• Task
Return every line from the records below with the string "level".

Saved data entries
[config.mk]
export PLATFORM = sky130hd
export DESIGN_NAME = htd_front
export DESIGN_NICKNAME = d
export VERILOG_FILES = /design/src/htd_pkg.sv /design/src/htd_front.sv
export SDC_FILE = /design/constraint.sdc
export NUM_CORES = 1
export LEC_CHECK = 0
export ABC_AREA = 1
export BUFFER_PORTS_ARGS = -buffer_cell sky130_fd_sc_hd__buf_2
export CAP_MARGIN = 20
export CORE_MARGIN = 2
export CORE_UTILIZATION = 35
export CTS_BUF_LIST = sky130_fd_sc_hd__clkbuf_2 sky130_fd_sc_hd__clkbuf_4 sky130_fd_sc_hd__clkbuf_8
export DETAILED_ROUTE_END_ITERATION = 6
export SKIP_LAST_GASP = 1
export SYNTH_ARGS = -nofsm -noshare
export SYNTH_HDL_FRONTEND = slang
export SYNTH_SLANG_ARGS = --single-unit
[constraint.sdc]
create_clock -name clk -period 4 [get_ports clk]
set_clock_uncertainty 0.05 [all_clocks]
set_input_delay 0.2 -clock clk [delete_from_list [all_inputs] [get_ports clk]]
set_output_delay 0.2 -clock clk [all_outputs]
set_load 0.02 [all_outputs]
[src/htd_pkg.sv]
package htd_pkg;

	localparam int MAX_ENTRIES = 256;
	localparam int IDX_W = $clog2(MAX_ENTRIES);
	localparam int CNT_W = $clog2(MAX_ENTRIES + 1);
	localparam int ACC_W = 19;
	localparam int CODE_W = 31;
	localparam int LEN_W = 5;
	localparam int SYM_W = 16;
	localparam logic [LEN_W-1:0] GIVE_UP_LEN = LEN_W'(ACC_W);

	localparam logic [1:0] OP_ADD = 2'd0;
	localparam logic [1:0] OP_CLEAR = 2'd1;
	localparam logic [1:0] OP_DECODE = 2'd2;

	localparam logic [1:0] ST_ADDED = 2'd0;
	localparam logic [1:0] ST_FULL = 2'd1;
	localparam logic [1:0] ST_DECODED = 2'd2;
	localparam logic [1:0] ST_NOT_FOUND = 2'd3;

	typedef struct packed {
		logic [1:0] op;
		logic [CODE_W-1:0] entry_code;
		logic [LEN_W-1:0] entry_length;
		logic [SYM_W-1:0] symbol_value;
		logic bit_in;
	} cmd_t;

	typedef struct packed {
		logic [1:0] status;
		logic [SYM_W-1:0] symbol;
	} rsp_t;

	typedef struct packed {
		logic [CODE_W-1:0] code;
		logic [LEN_W-1:0] len;
		logic [SYM_W-1:0] sym;
	} entry_t;

	typedef struct packed {
		logic busy;
		logic [1:0] oq_cnt;
	} back_stat_t;

endpackage

[src/htd_front.sv]
module htd_front (
	input logic clk,
	input logic arst_n,
	input logic push,
	output logic full,
	input htd_pkg::cmd_t cmd,
	output logic fq_empty,
	input logic fq_pop,
	output htd_pkg::cmd_t fq_head
);

	htd_pkg::cmd_t buf_q [2];
	logic wptr_q;
	logic rptr_q;
	logic [1:0] cnt_q;
	logic wr;

	assign full = (cnt_q == 2'd2);
	assign fq_empty = (cnt_q == 2'd0);
	assign fq_head = buf_q[rptr_q];
	// unused op code is dropped here
	assign wr = push && !full && (cmd.op == htd_pkg::OP_ADD || cmd.op == htd_pkg::OP_CLEAR ||
		cmd.op == htd_pkg::OP_DECODE);

	always_ff @(posedge clk) begin
		if (wr) begin
			buf_q[wptr_q] <= cmd;
		end
	end

	always_ff @(posedge clk or negedge arst_n) begin
		if (!arst_n) begin
			wptr_q <= 1'b0;
			rptr_q <= 1'b0;
			cnt_q <= 2'd0;
		end else begin
			if (wr) wptr_q <= !wptr_q;
			if (fq_pop) rptr_q <= !rptr_q;
			cnt_q <= cnt_q + 2'(wr) - 2'(fq_pop);
		end
	end

endmodule

Word level (Yosys, flattened, before mapping)
Memory sizes are Yosys's and may differ from the RTL's.
Cells that the tools add are included.

word-level totals
  flip-flop bits (word level) = 4
  RAM bits = 110
  input bits = 59
  output and inout bits = 57
  word-level logic and storage cells = 20
  memories kept = 1

memory list
  name   depth  bits a word  read ports  clocked after memory_dff  wr ports  RTL line         RTL
  buf_q  2      55           1           0                         1         htd_front.sv:12  htd_pkg::cmd_t buf_q [2];

operators by class
  add/sub/neg operators = 2
  eq/ne operators = 3
  mux-type cells = 2
  reduce and logical (&&, ||, !) cells = 9

operators with widths
  kind                                                 number
  equality test 2 bit, second input constant           2
  logical NOT 2 bit                                    2
  logical NOT 1 bit                                    3
  adder 2 x 1 -> 2 bit                                 1
  equality test 2 x 1 -> 1 bit, second input constant  1
  logical AND 1 bit                                    2
  logical OR 1 bit                                     2
  two-way mux 1 bit                                    2
  subtractor 2 x 1 -> 2 bit                            1

Logic depth before layout (Yosys ltp)
Gate-level depths: netlist of run 1.

  depth in word-level cells = 6
  depth in mapped cells = 9
  gate-level depth less buffers = 9

Least setup slack after synthesis of run 1
OpenSTA, ideal clock, no wires.

  path type = register to register
  start = register cnt_q[1]
  end = memory buf_q[1][0] in the netlist's numbering (enable)
  library setup time = 0.468 ns
  arrival = 2.912 ns
  data required time = 3.482 ns
  path slack = 0.570 ns
  stages on the path, launching flop included = 4
  buffers on the path = 0
  period minus slack after synthesis = 3.430 ns
  path through = dfrtp_1 nand2_1 nand3_1 nor2_1

on the way
  longest elaborated chain between the ends = 6

ends and longest elaborated chain
  element                                  RTL line         RTL
  start, declared                          htd_front.sv:15  logic [1:0] cnt_q;
  start signal, assigned                   htd_front.sv:39  cnt_q <= cnt_q + 2'(wr) - 2'(fq_pop);
  equality test 2 bit                      htd_front.sv:18  assign full = (cnt_q == 2'd2);
  logical NOT 1 bit                        htd_front.sv:22  assign wr = push && !full && (cmd.op == htd_pkg::OP_ADD || cmd.op == htd_pkg::OP_CLEAR ||
  logical AND 1 bit (2 in a row)           htd_front.sv:22
  two-way mux 1 bit                        htd_front.sv:26  if (wr) begin
  two-way mux 1 bit (not written as such)  htd_front.sv:27  buf_q[wptr_q] <= cmd;
  end, declared                            htd_front.sv:12

No other way between the ends.

Worst setup path in the final report of run 1
  start = input port cmd[54] in the netlist's numbering
  end = memory buf_q[1][35] in the netlist's numbering (enable)

on the way
  longest elaborated chain between the ends = 6
  elaborated cells on any way between the ends = 8
  classes of those cells = 2 x eq/ne; 2 x mux; 4 x reduce/logical

ends and longest elaborated chain
  element                                                            RTL line         RTL
  start, declared                                                    htd_front.sv:6   input htd_pkg::cmd_t cmd,
  equality test 2 x 1 -> 1 bit or logical NOT 2 bit (tied branches)  htd_front.sv:22
  logical OR 1 bit                                                   htd_front.sv:22
  logical OR 1 bit (*)                                               htd_front.sv:22
  logical AND 1 bit (*)                                              htd_front.sv:22
  two-way mux 1 bit (*)                                              htd_front.sv:26
  two-way mux 1 bit (not written as such) (*)                        htd_front.sv:27

Every way passes the cells marked *; elsewhere a longest branch is shown, timed or not.

==> results of run 1 <==
## power groups by stage
stage / clock (uW) / combinational, uW / sequential [uW]
after floorplan: 0 / 917 / 1640
after global placement: 0 / 1120 / 1780
after detailed placement: 0 / 1150 / 1790
after CTS: 1290 / 1200 / 1760
after global routing: 1350 / 1290 / 1800
final: 1260 / 1180 / 1760
## layer usage
layer	track usage	routed length, um	vias to the layer above
li1	-	-	1425
met1	0.141	3480	1314
met2	0.233	4400	70
met3	0.0474	347	8
met4	0.0482	92	0
met5	0	0	-
## repair_timing
action,CTS,global route
hold endpoints to repair,115,0
endpoints found under the setup margin,0,0
hold buffers,57,0
## cells in the final DEF, fill, tap and decap left out, drive strengths merged
master       count
buf            119
bufinv           6
clkbuf          20
clkinv           4
clkinvlp         2
dfrtp            4
dlygate4sd3     57
edfxtp         110
ha               2
inv             63
nand2           64
nand3            2
nand4            1
nor2             2
o21ai           55
xor2             1
## stage by stage
| step | hold WS, ps | cells |
|---|---|---|
| 4_1_cts | 50.3 | 680 |
| 3_5_place_dp | -40.5 | 591 |
| 2_1_floorplan | -146 | 316 |
| 3_3_place_gp | -36.8 | 590 |
| 6_report | 80.9 | 680 |
| 5_1_grt | 54.1 | 680 |
## state kept, by name, indices dropped and copies added (netlist names)
name	flops
rptr_q	1
cnt_q	2
buf_q	110
wptr_q	1
## final timing paths
path	start	endpoint	slack, ps	depth (start not counted)
setup / recovery	cmd[54]	buf_q[1][35]	1720	6
hold / removal	arst_n	rptr_q	80	2
setup reg to reg	cnt_q[1]	buf_q[1][35]	1760	4
hold reg to reg	wptr_q	wptr_q	440	2
max in group asynchronous	arst_n	rptr_q	3680	2
min in group clk	push	wptr_q	100	3
## worst max-delay path, stage by stage
cell and delay, ps:
dlygate4sd3_1 540, buf_2 140, nand2_1 70, nand3_1 160
nor2_4 660, buf_4 500
## kinds of logic (layout without fill, tap and decap cells)
logic type                 after synthesis  in the layout  synth area share
DFF                                    114            114             0.786
buffers and inverters                   75            271            0.0815
and+or+nand+nor                         69             69            0.0610
AOI/OAI and AO/OA                       55             55            0.0636
adders and majority gates                2              2           0.00578
xor gates and xnor gates                 1              1           0.00202
## layout make-up
cell class / count / area share
tap: 168 / 0.0345
clock inverter: 12 / 0.0347
sequential: 114 / 0.559
clock buffer: 20 / 0.0421
multi-input combinational: 127 / 0.0953
timing repair buffer: 176 / 0.195
inverter: 63 / 0.0388
==> metrics.md, run 1 <==
| Metric | Value |
|---|---|
| Post-synthesis cell type count | 14 |
| TritonCTS Buffers | 17 |
| Area leader, netlist | edfxtp_1 |
| Syn Nets | 377 |
| Worst slew pin tran | 979 ps |
| Share of cells above drive strength 1 | 0.295 |
| IO buf count | 115 |
| Critical path class | primary input to register |
| Die ar. | 13300 um^2 |
| FFs w/ async S/R, synth | 0.0351 |
| Drt drc | 0 |
| Filler cells | 1061 |
| Post-CTS setup buffers | 0 |
| Required time worst endpoint | 4010 ps |
| GRT Total Usage | 0.130 |
| Gpl congestion | 0.716 |
| I/O pins | 116 |
| Post-synth EDFFs | 110 |
| Most common cell in the netlist | edfxtp_1 |
| Path type of the worst min-delay path | primary input to asynchronous set/reset pin |
| Fin. Hold Viols | 0 |
| Top cells by count, synth | 110 x edfxtp_1, 64 x nand2_1, 63 x inv_1 |
| H-tree depth | 4 |
| Peak VDD IR | 403 uV |
| CP Max Fanout | 29 |
| Max frequency | 0.439 GHz |
| Routed WL | 8320 um |
| Drt first pass iters | 4 |
| Clk Latency, worst-skew pair | 400 ps |
| Most used DFF post-synth | edfxtp_1 |
| Die H | 115 um |
| CORE AREA | 12100 um^2 |
| Comb power frac | 0.281 |
| Root buffer cell | clkbuf_8 |
| Critical Path Source Type | primary input |
| Syn avg cell area | 13.7 um^2 |
| Status | completed |
| Fin crit share | 0.569 |
| Worst slew margin | 0.347 |
| Drt wl/cell | 12.2 um |
| CTS tree | done |
| Wire length of the first global-routing pass | 12800 um |
| Largest cells by area after synthesis | edfxtp_1 76%, nand2_1 5.5%, inv_1 5.5%, o21ai_0 5.2%, buf_6 2.3% |
| Area of the multi-input gates | 581 um^2 |
| # diodes | 0 |
| Power, Total | 4190 uW |
| Kind of end point of the critical path | register |
| Crit path DAT | 2290 ps |
| Sw power | 1410 uW |
| Die Width | 115 um |
| Total clock sinks | 114 |
| Final core utilization | 0.505 |
| Nets | 560 |
| Remaining antenna violation count after routing | 0 |
| Sequential share of power | 0.419 |
| Initial antenna violation count | 0 |
| Area of the mapped netlist | 4330 um^2 |
| Via density | 4.14 |
| Num rows | 40 |
| Post-CTS Resized | 0 |
| Initial Utilization | 0.359 |
| Cell Pwr Density | 688 nW/um^2 |
| Area grow syn2layout | 40.7% |
| Register area share after synthesis | 0.786 |
| Clock network power share | 0.300 |
| Reg area | 3410 um^2 |
| Clock slew at reported path FFs | 60 ps |
| P_leak | 0.00260 uW |
| Final setup fails | 0 |
| Switching Share | 0.337 |
| Final TNS setup | 0 ps |
| Cells after synthesis | 316 |
| Internal power | 2780 uW |
| Clock Tree Buf Depth | 2 |
| Syn. warnings | 0 |
| Pre-CTS WS | 1690 ps |
| Final WS setup | 1720 ps |
| Largest net degree at the start of global routing | 112 |
| Via count | 2817 |
| Initial DRC Count | 108 |
| Post-layout min period | 2280 ps |
| Max-cap check violation count | 0 |
| Finished Cell Area | 6090 um^2 |
| Dpl hpwl | 5010 um |
| Gr ovfl total | 0 |
| Synth top area share | 0.763 |
| Synth Register Bits | 114 |
| Vias in the first global route | 2773 |
| Pins over their slew limit | 0 |
| Placed inst area | 5050 um^2 |
| RSZ-0062 raised after global routing | no |
(Power assumes the default switching activity.)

• Answer box
Word level (Yosys, flattened, before mapping)
word-level totals
  flip-flop bits (word level) = 4
  word-level logic and storage cells = 20
Gate-level depths: netlist of run 1.
  depth in word-level cells = 6
  gate-level depth less buffers = 9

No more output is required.